Quando cheguei no nível 4 do curso, bem no meu momento de salto, eu não saltei. Tal como uma criança pequena que pede ajuda a alguém que confia muito, eu ajoelhei na porta da aeronave, olhei lá embaixo, e não consegui encontrar forças para saltar.

“Não quero ir, Alisson”, disse eu meu instrutor que era como um anjo.

“Não quer mesmo tentar, Paula?”.

“Não consigo”.

E então voltamos dentro da aeronave, eu em profunda tristeza, sem saber conectar os pontos que me deixavam com tanto medo.

No dia seguinte, consegui saltar. E quando eu conseguia, era uma felicidade muito grande.
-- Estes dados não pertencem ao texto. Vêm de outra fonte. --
Background: an optimization exercise with open tools, aiming at small area, a short achievable clock period and few clock cycles per item. Do not read the settings as production practice. Only simulation tests tie the RTL to the original design; equivalence was not proved.

red:
==> flow/design.v (excerpt) <==
module hsl_to_rgb_converter_unit #(
  parameter int FRACTION_BITS = hslrgb_pkg::FRACTION_BITS
) (
  input  logic             clk,
  input  logic             rst_n,
  input  logic             in_valid,
  output logic             in_stall,
  input  hslrgb_pkg::hsl_t in_data,
  output logic             out_valid,
  input  logic             out_stall,
  output hslrgb_pkg::rgb_t out_data
);
For scale: roughly 1900 cells after synthesis, roughly 86 I/O pins, about 18000 um^2 of cells after synthesis.
clock: 7.0 ns
lec_check: 0
abc_area: 1
cap_margin: 10
core_margin: 2
core_utilization: 40
place_density: 0.6
setup_slack_margin: 2.0
slew_margin: 10
standard.sh (not shown) runs the stock make flow with config.mk's settings and CLKGATE_MAP_FILE= SYNTH_SCRIPT=/design/flow/synth_recipe.tcl, a recipe that flattens the netlist after the stock synthesis.
==> flow/flow/run.sh <==
#!/bin/bash
# The standard layout (the standard.sh: ORFS synthesis to finish) with two
# changes that keep the design and its registers as the standard synthesis
# makes them:
#  - after synthesis, flow/invopt.py removes inverters around full adders
#    (a full adder of inverted inputs gives inverted outputs), a purely
#    combinational rewrite of the netlist;
#  - the port buffers use the smallest plain buffer instead of the delay
#    buffer buffer_ports picks by default. Every port is still buffered.
set -euo pipefail
RES=orfs/results/${FLOW_PLATFORM:-sky130hd}/hsl_to_rgb_converter_unit/base
bash standard.sh synth > standard_synth.log 2>&1
cp $RES/1_2_yosys.v yosys_netlist_orig.v
if python3 flow/invopt.py yosys_netlist_orig.v yosys_netlist_opt.v > invopt.log 2>&1; then
  cp yosys_netlist_opt.v $RES/1_2_yosys.v
  rm -f $RES/1_synth.odb $RES/1_synth.sdc
fi
bash standard.sh "BUFFER_PORTS_ARGS=-buffer_cell sky130_fd_sc_hd__buf_1" finish > standard_flow.log 2>&1
Other scripts of this flow, unchanged in this note and not shown: flow/flow/invopt.py
red was carried through to the last stage, and its layout satisfied the timing, design-rule and antenna checks.
Testbench counts of red, summed over its fixed seeds: cycles 8,032, items 8,000.
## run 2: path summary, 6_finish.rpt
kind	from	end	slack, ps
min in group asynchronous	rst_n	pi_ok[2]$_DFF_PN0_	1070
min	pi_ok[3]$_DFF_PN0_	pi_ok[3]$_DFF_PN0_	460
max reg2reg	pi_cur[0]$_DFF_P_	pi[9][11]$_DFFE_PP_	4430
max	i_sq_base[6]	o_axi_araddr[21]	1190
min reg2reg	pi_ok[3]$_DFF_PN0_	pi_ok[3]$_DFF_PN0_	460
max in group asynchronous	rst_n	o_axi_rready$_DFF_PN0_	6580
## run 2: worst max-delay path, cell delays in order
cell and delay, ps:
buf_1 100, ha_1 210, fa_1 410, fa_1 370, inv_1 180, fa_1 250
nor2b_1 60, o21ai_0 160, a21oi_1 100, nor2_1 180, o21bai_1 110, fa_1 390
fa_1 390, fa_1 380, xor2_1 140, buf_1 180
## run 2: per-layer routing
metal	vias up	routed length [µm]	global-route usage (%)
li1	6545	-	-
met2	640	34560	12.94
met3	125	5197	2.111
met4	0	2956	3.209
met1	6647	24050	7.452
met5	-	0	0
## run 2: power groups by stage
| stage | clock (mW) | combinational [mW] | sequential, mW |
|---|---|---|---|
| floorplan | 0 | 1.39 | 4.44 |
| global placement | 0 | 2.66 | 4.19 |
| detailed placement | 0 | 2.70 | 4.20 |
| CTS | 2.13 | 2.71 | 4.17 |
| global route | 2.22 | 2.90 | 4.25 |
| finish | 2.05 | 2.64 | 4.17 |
Source: an optimization exercise on an open RTL-to-GDS flow (aim: small area). Production flows keep margins and buffers that such runs may drop. Only simulation tests tie the RTL to the original design; equivalence was not proved. The clock port is modelled as an ideal driver; clocking choices that lean on that would not hold on a real chip. Power is estimated from default activity; no workload was simulated.

== run A ==
// led_fade_pwm_ctrl
module led_fade_pwm_ctrl #(
  parameter int          NUM_LEDS         = 26,
  parameter int          PWM_BITS         = 8,
  parameter logic [31:0] FADE_DIV_DEFAULT = 32'd65535,
  parameter int          ADDR_W           = 5
) (
  input  logic                clk_clk,
  input  logic                rst_reset,
  input  logic [ADDR_W-1:0]   avalon_slave_address,
  input  logic                avalon_slave_write,
  input  logic [31:0]         avalon_slave_writedata,
  input  logic                avalon_slave_read,
  output logic [31:0]         avalon_slave_readdata,
  output logic [NUM_LEDS-1:0] leds
);
  logic                en;
  logic                mode;
  logic [31:0]         fade_div;
  logic [31:0]         presc;
  logic [PWM_BITS-1:0] pwm_cnt;
  logic [PWM_BITS-1:0] duty   [NUM_LEDS];
  logic [NUM_LEDS-1:0] dval;      
  logic [PWM_BITS-1:0] fade   [NUM_LEDS];
  logic [NUM_LEDS-1:0] act;       
  logic wr_ctrl, wr_trig, wr_fdiv, tick;
  logic [NUM_LEDS-1:0] duty_sel;
  logic [NUM_LEDS-1:0] led_next;
  logic [31:0]         rd_val;
  assign wr_ctrl = avalon_slave_write && (avalon_slave_address == 5'd0);
  assign wr_trig = avalon_slave_write && (avalon_slave_address == 5'd1);
  assign wr_fdiv = avalon_slave_write && (avalon_slave_address == 5'd2);
  assign tick    = (presc == 32'd0) && !wr_fdiv;
  always_comb
    for (int i = 0; i < NUM_LEDS; i++)
      duty_sel[i] = (avalon_slave_address == 5'(i + 4));
  always_comb
    for (int i = 0; i < NUM_LEDS; i++) begin
      logic [PWM_BITS-1:0] l;
      logic c;
      l = mode ? duty[i] : fade[i];
      c = 1'b0;
      for (int k = 0; k < PWM_BITS; k++)
        c = (l[k] & ~pwm_cnt[k]) | (c & (l[k] | ~pwm_cnt[k]));
      led_next[i] = en && c && (mode ? dval[i] : act[i]);
    end
  always_comb begin
    rd_val = '0;
    case (avalon_slave_address)
      5'd0: rd_val[1:0] = {mode, en};
      5'd2: rd_val = fade_div;
      5'd3: rd_val[NUM_LEDS-1:0] = act;
      default: ;
    endcase
    for (int i = 0; i < NUM_LEDS; i++)
      if (duty_sel[i] && dval[i]) rd_val[PWM_BITS-1:0] = duty[i];
  end
  always_ff @(posedge clk_clk or posedge rst_reset) begin
    if (rst_reset) begin
      en       <= 1'b1;
      mode     <= 1'b0;
      fade_div <= FADE_DIV_DEFAULT;
      presc    <= '0;
      pwm_cnt  <= '0;
    end else begin
  ...
==> flow/config.mk <==
export PLATFORM = sky130hd
export DESIGN_NAME = led_fade_pwm_ctrl
export DESIGN_NICKNAME = led_fade_pwm_ctrl
export VERILOG_FILES = /design/flow/design.v
export SDC_FILE = /design/flow/constraint.sdc
export NUM_CORES = 4
export LEC_CHECK = 0
export CAP_MARGIN = 0
export CORE_MARGIN = 2
export CORE_UTILIZATION = 75
export SLEW_MARGIN = 0
==> flow/constraint.sdc <==
create_clock -name core_clock -period 8.0 [get_ports {clk_clk}]
set_input_delay 1.6000 -clock core_clock [delete_from_list [all_inputs] [get_ports {clk_clk}]]
set_output_delay 1.6000 -clock core_clock [all_outputs]
set_load 0.01 [all_outputs]
standard.sh (not shown) runs the stock make flow with config.mk's settings and CLKGATE_MAP_FILE= SYNTH_SCRIPT=/design/flow/synth_recipe.tcl, a recipe that flattens the netlist after the stock synthesis.
==> flow/flow/run.sh <==
#!/bin/bash
# The standard layout (the standard.sh, standard synthesis unchanged) with:
#  - port buffers of the smallest buffer cell,
#  - CTS without dummy loads, small leaf buffers in clusters of up to 14,
#  - after CTS, flow/clkfix.tcl sizes the clock tree for the clock-pin slew limit.
set -e
HERE=$(pwd)
export BUFFER_PORTS_ARGS="-buffer_cell sky130_fd_sc_hd__buf_1"
export CTS_ARGS="-sink_clustering_enable -repair_clock_nets -dont_use_dummy_load -buf_list sky130_fd_sc_hd__clkbuf_4 -sink_clustering_size 14 -sink_clustering_max_diameter 50"
export POST_CTS_TCL="$HERE/flow/clkfix.tcl"
bash standard.sh > standard.log 2>&1
Other scripts of this flow, unchanged in this note and not shown: flow/flow/clkfix.tcl
Looking at the reports, run A completed the entire flow and the layout it produced met the timing, DRC and antenna checks.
Mas mesmo quando eu conseguia, ainda assim era muito difícil identificar o que me fazia de fato conseguir.

Passei a me questionar se era mesmo para concluir meu curso, e eu sabia que era. Toda vez que pensava em parar, sentia uma frustração muito grande, como se uma janela ficasse em aberto, não concluída em minha vida. Eu tinha que terminar o curso.

Levei 6 meses até juntar os pontos e entender porque eu estava reagindo daquela forma. “Que medo é esse, meu-deus-do-céu?”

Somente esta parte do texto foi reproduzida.